Landscape and Urban Planning is a monthly peer-reviewed academic journal published by Elsevier. It covers landscape science (including landscape planning, design, and architecture), urban and regional planning, landscape and ecological engineering, landscape and urban ecology, and other practice-oriented fields. The editors-in-chief is Joan I. Nassauer (University of Michigan) and Peter H. Verburg (Vrije Universiteit Amsterdam).

==History==
The journal was established in 1974 by Elsevier as Landscape Planning under founding editor-in-chief Arnold E. Weddle. In 1986, the journal was renamed and merged with the journal Urban Ecology.
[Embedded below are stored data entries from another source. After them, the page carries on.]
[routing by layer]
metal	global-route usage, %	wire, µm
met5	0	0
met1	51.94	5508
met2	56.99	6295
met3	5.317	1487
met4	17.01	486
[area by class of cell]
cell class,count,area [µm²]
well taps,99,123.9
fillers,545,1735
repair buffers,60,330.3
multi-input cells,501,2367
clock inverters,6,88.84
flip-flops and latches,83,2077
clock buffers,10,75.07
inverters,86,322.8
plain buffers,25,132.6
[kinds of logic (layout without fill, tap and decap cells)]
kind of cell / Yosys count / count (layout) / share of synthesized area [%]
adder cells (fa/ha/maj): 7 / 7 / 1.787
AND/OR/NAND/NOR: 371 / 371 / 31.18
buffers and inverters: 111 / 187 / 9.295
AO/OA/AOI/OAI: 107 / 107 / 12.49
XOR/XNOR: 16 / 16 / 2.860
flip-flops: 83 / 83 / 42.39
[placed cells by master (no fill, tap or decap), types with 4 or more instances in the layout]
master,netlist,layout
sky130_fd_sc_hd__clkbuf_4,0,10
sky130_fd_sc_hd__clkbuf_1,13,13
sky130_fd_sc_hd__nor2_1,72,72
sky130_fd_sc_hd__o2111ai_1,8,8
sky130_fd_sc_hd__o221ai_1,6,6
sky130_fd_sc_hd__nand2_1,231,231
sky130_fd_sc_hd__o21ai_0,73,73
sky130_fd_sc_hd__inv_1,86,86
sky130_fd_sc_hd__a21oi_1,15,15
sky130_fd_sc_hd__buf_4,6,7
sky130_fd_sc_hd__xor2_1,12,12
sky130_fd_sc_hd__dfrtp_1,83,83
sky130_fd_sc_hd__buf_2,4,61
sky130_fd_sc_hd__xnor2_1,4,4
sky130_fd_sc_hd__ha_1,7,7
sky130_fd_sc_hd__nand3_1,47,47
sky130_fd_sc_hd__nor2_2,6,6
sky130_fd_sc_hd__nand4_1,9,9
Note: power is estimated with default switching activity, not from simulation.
`src/rtl/rfs_pkg.sv`:
```
package rfs_pkg;

  typedef enum logic [1:0] {
    RM_OFF    = 2'b00,
    RM_SINGLE = 2'b01,
    RM_GRP4   = 2'b10,
    RM_GRP8   = 2'b11
  } rmode_e;

  localparam int unsigned PERIOD_OFFSET = 50;

  // number of refresh commands added by one period expiry
  function automatic int unsigned group_len(rmode_e m);
    case (m)
      RM_SINGLE: return 1;
      RM_GRP4:   return 4;
      RM_GRP8:   return 8;
      default:   return 0;
    endcase
  endfunction

endpackage

```
`src/rtl/rfs_cfg_track.sv`:
```
module rfs_cfg_track
  import rfs_pkg::*;
#(
  parameter int unsigned IV_W = 16,
  parameter logic [IV_W-1:0] RST_IV = 16'h6188
) (
  input  logic            clk,
  input  logic            rst,
  input  logic [1:0]      mode_in,
  input  logic [IV_W-1:0] iv_in,
  output rmode_e          mode_q,
  output logic            changed
);

  logic [IV_W-1:0] iv_q;

  always_ff @(posedge clk) begin
    if (rst) begin
      mode_q <= RM_OFF;
      iv_q   <= RST_IV;
    end else begin
      mode_q <= rmode_e'(mode_in);
      iv_q   <= iv_in;
    end
  end

  // a rewrite of either field restarts the period
  assign changed = (rmode_e'(mode_in) != mode_q) || (iv_in != iv_q);

endmodule

```
`src/rtl/rfs_interval_timer.sv`:
```
module rfs_interval_timer #(
  parameter int unsigned IV_W   = 16,
  parameter int unsigned OFFSET = 50,
  parameter logic [IV_W-1:0] RST_IV = 16'h6188
) (
  input  logic            clk,
  input  logic            rst,
  input  logic            reload,
  input  logic            run,
  input  logic [IV_W-1:0] interval,
  output logic            expire
);

  localparam int unsigned CW = IV_W + 1;
  localparam logic [CW-1:0] OFS_M1  = CW'(OFFSET - 1);
  localparam logic [CW-1:0] RST_CNT = CW'(RST_IV) + OFS_M1;

  logic [CW-1:0] cnt_q;
  logic [CW-1:0] load_val;

  assign load_val = CW'(interval) + OFS_M1;
  assign expire   = run && !reload && (cnt_q == '0);

  always_ff @(posedge clk) begin
    if (rst) begin
      cnt_q <= RST_CNT;
    end else if (reload) begin
      cnt_q <= load_val;
    end else if (run) begin
      if (cnt_q == '0) cnt_q <= load_val;
      else             cnt_q <= cnt_q - 1'b1;
    end
  end

endmodule

```
`src/rtl/rfs_pend_ctr.sv`:
```
module rfs_pend_ctr #(
  parameter int unsigned PW = 5
) (
  input  logic          clk,
  input  logic          rst,
  input  logic          clear,
  input  logic          add_en,
  input  logic [PW-1:0] add_amt,
  input  logic          take,
  output logic [PW-1:0] pend_q,
  output logic          busy
);

  localparam logic [PW:0] MAXV = {1'b0, {PW{1'b1}}};

  logic          take_eff;
  logic [PW:0]   sum;
  logic [PW-1:0] pend_d;

  assign busy     = (pend_q != '0);
  assign take_eff = take && busy;

  always_comb begin
    sum = {1'b0, pend_q};
    if (add_en)   sum = sum + {1'b0, add_amt};
    if (take_eff) sum = sum - 1'b1;
    if (clear)         pend_d = '0;
    else if (sum > MAXV) pend_d = MAXV[PW-1:0];
    else               pend_d = sum[PW-1:0];
  end

  always_ff @(posedge clk) begin
    if (rst) pend_q <= '0;
    else     pend_q <= pend_d;
  end

endmodule

```
`src/rtl/rfs_power_ctl.sv`:
```
module rfs_power_ctl (
  input  logic clk,
  input  logic rst,
  input  logic pwrdn_en,
  input  logic selfref_en,
  input  logic txn_active,
  input  logic ref_busy,
  output logic sr_req,
  output logic cke
);

  logic sr_d;
  logic cke_d;

  always_comb begin
    sr_d  = selfref_en && !txn_active && !ref_busy;
    cke_d = txn_active || (!pwrdn_en && !sr_d);
  end

  always_ff @(posedge clk) begin
    if (rst) begin
      sr_req <= 1'b0;
      cke    <= 1'b1;
    end else begin
      sr_req <= sr_d;
      cke    <= cke_d;
    end
  end

endmodule

```
`src/rtl/rfs_sched.sv`:
```
module rfs_sched
  import rfs_pkg::*;
#(
  parameter int unsigned IV_W   = 16,
  parameter int unsigned PEND_W = 5,   // at least 4, to hold one group of 8
  parameter logic [IV_W-1:0] RST_IV = 16'h6188
) (
  input  logic            clk,
  input  logic            rst,
  input  logic [1:0]      cfg_mode,
  input  logic [IV_W-1:0] cfg_interval,
  input  logic            cfg_pwrdn_en,
  input  logic            cfg_selfref_en,
  input  logic            ref_ack,
  input  logic            txn_active,
  output logic            ref_req,
  output logic            sr_req,
  output logic            cke
);

  rmode_e          mode_q;
  logic            cfg_changed;
  logic            expire;
  logic            ref_busy;
  logic [PEND_W-1:0] pend_level;
  logic [PEND_W-1:0] grp_amt;

  rfs_cfg_track #(.IV_W(IV_W), .RST_IV(RST_IV)) u_cfg (
    .clk     (clk),
    .rst     (rst),
    .mode_in (cfg_mode),
    .iv_in   (cfg_interval),
    .mode_q  (mode_q),
    .changed (cfg_changed)
  );

  rfs_interval_timer #(.IV_W(IV_W), .OFFSET(PERIOD_OFFSET), .RST_IV(RST_IV)) u_tmr (
    .clk      (clk),
    .rst      (rst),
    .reload   (cfg_changed),
    .run      (mode_q != RM_OFF),
    .interval (cfg_interval),
    .expire   (expire)
  );

  assign grp_amt = PEND_W'(group_len(mode_q));

  rfs_pend_ctr #(.PW(PEND_W)) u_pend (
    .clk     (clk),
    .rst     (rst),
    .clear   (rmode_e'(cfg_mode) == RM_OFF),
    .add_en  (expire),
    .add_amt (grp_amt),
    .take    (ref_ack),
    .pend_q  (pend_level),
    .busy    (ref_busy)
  );

  assign ref_req = ref_busy;

  rfs_power_ctl u_pwr (
    .clk        (clk),
    .rst        (rst),
    .pwrdn_en   (cfg_pwrdn_en),
    .selfref_en (cfg_selfref_en),
    .txn_active (txn_active),
    .ref_busy   (ref_busy),
    .sr_req     (sr_req),
    .cke        (cke)
  );

endmodule

```
`config.mk`:
```
export PLATFORM = sky130hd
export DESIGN_NAME = rfs_sched
export DESIGN_NICKNAME = d
export VERILOG_FILES = /design/src/rtl/rfs_pkg.sv /design/src/rtl/rfs_cfg_track.sv /design/src/rtl/rfs_interval_timer.sv /design/src/rtl/rfs_pend_ctr.sv /design/src/rtl/rfs_power_ctl.sv /design/src/rtl/rfs_sched.sv
export SDC_FILE = /design/constraint.sdc
export NUM_CORES = 1
export LEC_CHECK = 0
export ABC_AREA = 1
export BUFFER_PORTS_ARGS = -buffer_cell sky130_fd_sc_hd__buf_2
export CAP_MARGIN = 20
export CORE_MARGIN = 3
export CORE_UTILIZATION = 50
export CTS_CLUSTER_SIZE = 20
export DETAILED_ROUTE_END_ITERATION = 6
export MAX_ROUTING_LAYER = met4
export PLACE_DENSITY = 0.66
export SLEW_MARGIN = 15
export SYNTH_ARGS = -nofsm -noshare
export SYNTH_HDL_FRONTEND = slang
export SYNTH_HIERARCHICAL = 1
export SYNTH_SLANG_ARGS = --single-unit
```
`constraint.sdc`:
```
create_clock -name clk -period 3.45 [get_ports clk]
set_input_delay 0.69 -clock clk [delete_from_list [all_inputs] [get_ports clk]]
set_output_delay 0.69 -clock clk [all_outputs]
set_load 0.02 [all_outputs]
```
==> results of run 1 <==
-- cells in the final DEF, fill, tap and decap left out, types with 3 or more instances in the layout --
cell type	Yosys	layout
buf_2	2	26
nor2_2	3	3
nand3_2	4	4
nand3_1	42	42
nand3_4	3	3
nand3b_1	3	3
nand2_2	6	6
o21ai_0	7	7
nor2_1	73	73
o211ai_1	5	5
clkbuf_8	0	8
nor3_1	4	4
dfxtp_1	42	42
xnor2_1	4	4
nand4_1	6	6
xor2_1	13	13
conb_1	1	3
ha_1	9	9
a21oi_1	11	11
nand2_1	168	168
inv_1	93	93
-- synthesized netlist by cell type (3+ instances only) --
cell type  count  area share, %
a21oi_1       11            1.7
dfxtp_1       42             26
ha_1           9            3.5
inv_1         93             11
nand2_1      168             20
nand2_2        6            1.2
nand3_1       42            6.5
nand3_2        4            1.2
nand3_4        3            1.6
nand3b_1       3           0.70
nand4_1        6            1.2
nor2_1        73            8.5
nor2_2         3           0.58
nor3_1         4           0.62
o211ai_1       5            1.2
o21ai_0        7            1.1
xnor2_1        4            1.1
xor2_1        13            3.5
-- worst reg2reg max path, delay by kind of cell, from the launching register on --
kind,cells,cell delay [ns]
simple gates,13,1.34
flops,1,0.41
buf+inv,4,0.37
compound gates,1,0.18
fa+ha+maj,1,0.17
-- state kept, by name (all words and copies together) (netlist names) --
signal	cells
u_cfg/mode_q	2
u_pwr/sr_req	1
u_pend/pend_q	5
u_pwr/cke	1
u_tmr/cnt_q	17
u_cfg/iv_q	16
-- final timing paths --
| kind | end | cells past startpoint |
|---|---|---|
| max reg2reg | u_pend/pend_q[4]$_SDFF_PP0_ | 19 |
| min | u_tmr/cnt_q[2]$_SDFFE_PP0P_ | 2 |
| min reg2reg | u_tmr/cnt_q[2]$_SDFFE_PP0P_ | 2 |
| max | u_pend/pend_q[4]$_SDFF_PP0_ | 20 |
-- metrics by stage --
stage,instances,hold WS (ns)
global route,635,0.572
floorplan,530,0.491
detailed placement,627,0.511
global placement,627,0.514
CTS,635,0.529
finish,635,0.532
-- power by group --
| group | total [mW] | internal, mW | switching (mW) |
|---|---|---|---|
| logic | 0.744 | 0.287 | 0.457 |
| clock network | 0.375 | 0.202 | 0.173 |
| registers | 0.591 | 0.540 | 0.0504 |
-- kinds of logic after synthesis --
| group | synth area share [%] |
|---|---|
| compound gates | 7.07 |
| xor+xnor | 4.62 |
| mux | 0.350 |
| buf+inv | 12.5 |
| other cells | 0.116 |
| simple gates | 45.1 |
| fa+ha+maj | 4.12 |
| flops | 26.1 |
-- final cells by class --
type	count	area share (%)
Clock buffer	8	3.11
Tap cell	75	2.65
Multi-Input combinational cell	386	56.1
Timing Repair Buffer	28	4.10
Inverter	96	10.3
Sequential cell	42	23.8
-- routing by layer --
layer | track usage [%] | vias up | routed length, um
met5 | - | - | 0
met4 | 7.79 | 0 | 154
met3 | 2.85 | 12 | 342
li1 | - | 1677 | -
met2 | 37.6 | 70 | 3680
met1 | 28.0 | 1412 | 3490
==> out/results.txt, run 1 <==
Detailed Route Iter0 Violations -> 161
post-synthesis cell area -> 3220 um2
Max clock buf depth -> 2
Num CTS Buffers -> 5
Area Growth Syn to Fin -> 9.83%
CTS resizes -> 0
fmax -> 363 MHz
HP Class -> reg2reg
CP top delay family -> simple AND/OR/NAND/NOR gates
average cell area after synthesis -> 6.10 um2
critical path type -> in2reg
unrepaired setup endpoints after global routing -> false
max-cap violation count -> 0
fraction of registers with async set/reset -> 0%
largest net degree at the start of global routing -> 30
Port Buffers -> 26
first-pass GRT wire length -> 13.0 mm
CTS tree -> yes
total inserted antenna cells -> 0
Vias/cell -> 4.99
final hold vios -> 0
chip height -> 86.3 um
Leakage -> 1.95 nW
CP Launch Point -> cfg_interval[3]
most used cell, CP -> nand2_1
worst skew pair latency -> 0.31 ns
Initial Util -> 53.1%
Die X -> 86.3 um
post-CTS setup buffer count -> 0
FILL cells -> 637
number of buffers and inverters on the critical path -> 5
post-synthesis cell count -> 528
final wirelength -> 7.67 mm
Min-Delay Startpoint -> u_tmr/cnt_q[2]$_SDFFE_PP0P_
Synth Flop Type -> dfxtp_1
Least-Margin Pin Slew -> 0.612 ns
post-route ant nets -> 0
HPWL after DPL -> 6.02 mm
register area -> 841 um2
R2R setup slack -> 0.87 ns
Clk Tree Root Cell -> clkbuf_8
WL per Instance -> 12.1 um
area post-placement -> 3430 um2
library cells used by synthesis -> 42
EDFF count, synth -> 0
Overflow after GRT -> 0
sequential-to-total area share from yosys stat -> 26.1%
Setup Slack @ Placement -> 0.376 ns
layout cells sized above 1 -> 12.1%
I/O Pins -> 27
r2r startpoint -> u_cfg/mode_q[1]$_SDFF_PP0_
CP peak stage delay -> 0.24 ns
CP required -> 3.65 ns
# H-tree levels -> 2
# DRC -> 0
die area -> 7440 um2
all-layer global routing usage -> 22.5%
Critical Path AT -> 2.96 ns
peak supply drop -> 0.327 mV
Setup crit start kind -> input port
outcome -> finished clean
crit-path max FO -> 9
final worst slack -> 0.695 ns
clk slew on worst S/H paths -> 0.08 ns
Final setup violation count -> 0
TNS Setup -> 0 ns
Placement Rows -> 28
Max Clock Skew -> 0.0115 ns
routed vias -> 3171
initial antenna violation count -> 0
period utilization -> 79.9%
pwr dens -> 483 nW/um2
Worst Setup End Kind -> flip-flop
Synthesis Warnings -> 6
drt pass-1 iters -> 5
Final Power -> 1.71 mW
post-layout min period -> 2.76 ns
relative slew slack -> 59.2%
footprint of the multi-input gates -> 1980 um2
hold_buf cts -> 0
Synth Register Bits -> 42
fin. max-slew vios -> 0
Finished Core Util -> 58.4%
vias in the first global route -> 2852
CP Cell Sequence -> buf_2, inv_1, nand2_1, nand2_1, nor2_1, nand2_1, nor2_1, nand3_1, nor3_1, buf_4, inv_4, o21ai_4, ha_1, inv_1, nor3_2, nand2_1, nand2_1, nand2_1, nor2_1, nor2_1
Sink Count -> 42
fin nets -> 593
core area -> 6060 um2
cell area after layout -> 3540 um2
Slowest-stage cell, CP -> nor3_1
GP Congestion -> 0.916
No activity file was read; power rests on OpenSTA's default activity.
==> inputs of run 2 (changes only) <==
Settings changed: PLACE_DENSITY 0.66 to 0.68.
Clock period 3.45 ns to 2.4 ns, I/O delays scaled along.
==> run 2 against run 1 <==
  * Final area increased by 12%
  * Sequential share of layout area shrank 2.3 points
  * Hold slack got worse by 0.15 ns
  * Register-to-register slack got worse by 0.81 ns
  * Final cell count up 6.8%
  * Critical path type is now reg2reg
  * Clock power up 54%
  * First-iteration DRC count increased by 8.7%
  * Core utilization increased by 7.2 points
  * Clock-buffer cell count down 2
  * Total power up 56%
  * Clock skew down 0.0038 ns
  * Non-clock buffer count grew 44
==> out/results.txt, run 2 (synthesis results as in run 1) <==
outcome -> finished clean
Max Clock Skew -> 0.00777 ns (-0.00375 ns)
Final setup violation count -> 0 (unchanged)
all-layer global routing usage -> 22.8% (+0.29 points)
HP Class -> in2reg
GP Congestion -> 0.900 (-1.7%)
Vias/cell -> 4.88 (-2.3%)
Largest register FFs -> 17 (unchanged)
WL per Instance -> 11.7 um (-3.0%)
post-layout min period -> 2.34 ns
fin. max-slew vios -> 0 (unchanged)
Overflow after GRT -> 0 (unchanged)
Worst Setup End Kind -> flip-flop
worst hold slack -> 0.387 ns (-0.145 ns)
commonest cells after routing, fill and taps aside -> 163 x nand2_1, 89 x inv_1, 65 x nor2_1, 44 x buf_4, 41 x nand3_1
critical path type -> reg2reg
CP peak stage delay -> 0.56 ns (+0.32 ns)
Critical Path AT -> 2.58 ns (-0.38 ns)
# H-tree levels -> 2 (unchanged)
commonest non-fill, non-tap cell in the layout -> nand2_1
Num CTS Buffers -> 5 (unchanged)
CP required -> 2.64 ns (-1.01 ns)
Finished Core Util -> 65.6% (+7.2 points)
die area -> 7440 um2 (unchanged)
Leakage -> 2.17 nW (+11%)
CTS tree -> yes
Biggest register -> u_tmr/cnt_q
vias in the first global route -> 3050 (+6.9%)
final hold vios -> 0 (unchanged)
Die X -> 86.3 um (unchanged)
CP Cell Sequence -> buf_6, inv_2, nor2_2, ha_2, inv_2, fa_2, nand2_2, o21ai_4, ha_2, mux2_2, nand3_1, nand2_1, inv_1
peak supply drop -> 0.599 mV (+83%)
Max clock buf depth -> 2 (unchanged)
largest net degree at the start of global routing -> 18 (-40%)
first-pass GRT wire length -> 13.2 mm (+1.5%)
chip height -> 86.3 um (unchanged)
total inserted antenna cells -> 0 (unchanged)
Initial Util -> 53.1% (unchanged)
initial antenna violation count -> 0 (unchanged)
max-cap violation count -> 0 (unchanged)
crit-path max FO -> 4 (-5)
pwr dens -> 672 nW/um2 (+39%)
routed vias -> 3307 (+4.3%)
Regs by FF count -> u_tmr/cnt_q: 17 flops, u_cfg/iv_q: 16 flops, u_pend/pend_q: 5 flops
fin nets -> 637 (+7.4%)
Clk Tree Root Cell -> clkbuf_8
HPWL after DPL -> 6.25 mm (+3.9%)
I/O Pins -> 27 (unchanged)
Placement Rows -> 28 (unchanged)
worst skew pair latency -> 0.30 ns (about the same)
period utilization -> 97.3%
post-route ant nets -> 0 (unchanged)
Sink Count -> 42 (unchanged)
Setup crit start kind -> flip-flop
# DRC -> 0 (unchanged)
final wirelength -> 7.94 mm (+3.6%)
TNS Setup -> 0 ns (unchanged)
Detailed Route Iter0 Violations -> 175 (+8.7%)
core area -> 6060 um2 (unchanged)
unrepaired setup endpoints after global routing -> true
Slowest-stage cell, CP -> fa_2
fmax -> 428 MHz
drt pass-1 iters -> 5 (unchanged)
clk slew on worst S/H paths -> 0.08 ns (about the same)
layout cells sized above 1 -> 23.1% (+11 points)
Area Growth Syn to Fin -> 23.5%
Port Buffers -> 26 (unchanged)
==> run 2: stage by stage <==
step / cells / worst slack (ns) / power [mW] / cell area (um2)
6_report: 678 / 0.0640 / 2.67 / 3980
2_1_floorplan: 530 / 0.00434 / 1.70 / 3230
3_3_place_gp: 663 / -0.135 / 1.96 / 3700
4_1_cts: 670 / 0.00197 / 2.58 / 3810
3_5_place_dp: 663 / -0.199 / 1.99 / 3700
5_1_grt: 678 / -0.0712 / 2.88 / 3980
==> run 2: power breakdown <==
group          total [mW]  switching (mW)  internal, mW
Combinational        1.24           0.718         0.518
Clock               0.577           0.244         0.333
Sequential          0.857          0.0814         0.776
==> run 2: worst paths after layout <==
path	from	to	slack, ns	depth (start not counted)
hold reg to reg	u_tmr/cnt_q[2]$_SDFFE_PP0P_	u_tmr/cnt_q[2]$_SDFFE_PP0P_	0.53	2
setup / recovery	u_cfg/mode_q[0]$_SDFF_PP0_	u_pend/pend_q[1]$_SDFF_PP0_	0.06	13
hold / removal	txn_active	u_pwr/cke$_SDFF_PP1_	0.39	3
setup reg to reg	u_cfg/mode_q[0]$_SDFF_PP0_	u_pend/pend_q[1]$_SDFF_PP0_	0.06	13
==> run 2: cell type report <==
type | instances | area (um2)
well taps | 75 | 93.8
clock inverters | 1 | 30.0
repair buffers | 72 | 483
inverters | 96 | 363
flip-flops and latches | 42 | 852
multi-input cells | 386 | 2070
clock buffers | 6 | 82.6
fillers | 564 | 2080
==> run 2: layer usage <==
metal  up-vias  share of wire (%)  track usage [%]
met2        64                 51             40.2
met5         -                  0                -
met4         0               0.92             5.52
met1      1472                 44             27.0
met3         6                3.4             3.90
li1       1765                  -                -
==> run 2: worst max-delay path: cells and delay by family (launching register included) <==
kind | cells | cell delay, ns
compound gates | 1 | 0.08
fa+ha+maj | 3 | 1.05
buf+inv | 4 | 0.23
flops | 1 | 0.37
mux | 1 | 0.27
simple gates | 4 | 0.29
==> run 2: what timing repair did <==
item                                   CTS  global route
gates resized for setup                  1            38
endpoints found under the hold margin    0             0
setup endpoints to repair                1             5
pin swaps                                0            25
hold buffers                             0             0
buffers inserted                         0             8
File: src/rtl/rrf_splitter.sv
module rrf_splitter #(
  parameter int NUM_SLV     = 4,
  parameter int ADDR_W      = 8,
  parameter int DATA_W      = 8,
  parameter int REGION_BITS = 5,
  localparam int RW         = ADDR_W - REGION_BITS
) (
  input  logic                       clk,
  input  logic                       rst,
  input  logic                       bus_rd_i,
  input  logic                       bus_wr_i,
  input  logic [ADDR_W-1:0]          bus_addr_i,
  input  logic [DATA_W-1:0]          bus_wdata_i,
  output logic                       bus_ack_o,
  output logic [DATA_W-1:0]          bus_rdata_o,
  output logic [NUM_SLV-1:0]         s_rd_o,
  output logic [NUM_SLV-1:0]         s_wr_o,
  output logic [ADDR_W-1:0]          s_addr_o,
  output logic [DATA_W-1:0]          s_wdata_o,
  input  logic [NUM_SLV-1:0]         s_ack_i,
  input  logic [NUM_SLV*DATA_W-1:0]  s_rdata_i
);

  logic [RW-1:0]      region;
  logic [NUM_SLV-1:0] hit;
  logic               miss;
  logic               dflt_ack_q;

  assign region = bus_addr_i[ADDR_W-1:REGION_BITS];

  genvar gi;
  generate
    for (gi = 0; gi < NUM_SLV; gi++) begin : g_port
      assign hit[gi]    = (region == RW'(gi));
      assign s_rd_o[gi] = bus_rd_i & hit[gi];
      assign s_wr_o[gi] = bus_wr_i & hit[gi];
    end
  endgenerate

  assign s_addr_o  = bus_addr_i;
  assign s_wdata_o = bus_wdata_i;
  assign miss      = (bus_rd_i | bus_wr_i) & ~(|hit);

  // default responder for addresses no slave claims
  always_ff @(posedge clk) begin
    if (rst) dflt_ack_q <= 1'b0;
    else     dflt_ack_q <= miss;
  end

  // response merge: idle ports contribute zeros
  always_comb begin
    bus_ack_o   = dflt_ack_q;
    bus_rdata_o = '0;
    for (int i = 0; i < NUM_SLV; i++) begin
      bus_ack_o   = bus_ack_o | s_ack_i[i];
      bus_rdata_o = bus_rdata_o | s_rdata_i[i*DATA_W +: DATA_W];
    end
  end

  AST_STROBE_ONEHOT: assert property (@(posedge clk) disable iff (rst)
    $onehot0(s_rd_o | s_wr_o));

  AST_DFLT_AFTER_CMD: assert property (@(posedge clk) disable iff (rst)
    dflt_ack_q |-> $past(bus_rd_i | bus_wr_i));

endmodule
In 1988, the journal also incorporated Reclamation and Revegetation Research.

==Editors-in-chief==
===Landscape and Urban Planning===
The following persons are or have been editor-in-chief of Landscape and Urban Planning:

| Name | Affiliation | Start date | End date |
|---|---|---|---|
| Puay Yok Tan | National University of Singapore | June 2021 | (present) |
| Peter H. Verburg | Vrije Universiteit Amsterdam | October 2018 | May 2024 |
| Joan I. Nassauer | University of Michigan | June 2014 | 2021 |
| Wei-Ning Xiang | Tongji University | November 2011 | October 2018 |
| Paul H. Gobster | United States Forest Service) | October 2010 | June 2014 |
| Jon E. Rodiek | Texas A&M University | 1991 | September 2010 |
| Michael M. McCarthy | Texas A&M University | 1991 | 1992 |
| Arnold E. Weddle | University of Sheffield | 1974 | 1990 |

===Urban Ecology===
The following persons have been editor-in-chief of Urban Ecology:
- Amos Rapoport (University of Wisconsin–Milwaukee): April 1981–1986
- Royce LaNier (University of Wisconsin–Milwaukee): 1975–March 1981

===Reclamation and Revegetation Research===
The following persons have been editor-in-chief of Reclamation and Revegetation Research:
- Mohan K. Wali (University of North Dakota): 1982–1988
- Edward M. Watkin (Mine Waste Reclamation, Guelph, Ontario): 1983–1988

==Abstracting and indexing==
The journal is abstracted and indexed in:

- BIOSIS Previews
- Cambridge Scientific Abstracts
- Current Contents/Agriculture, Biology & Environmental Sciences
- Current Contents/Social & Behavioral Sciences
- GEOBASE
- Science Citation Index Expanded
- Social Sciences Citation Index
- Scopus
- Urban Studies Abstracts
- The Zoological Record

According to the Journal Citation Reports, the journal has a 2022 impact factor of 9.1.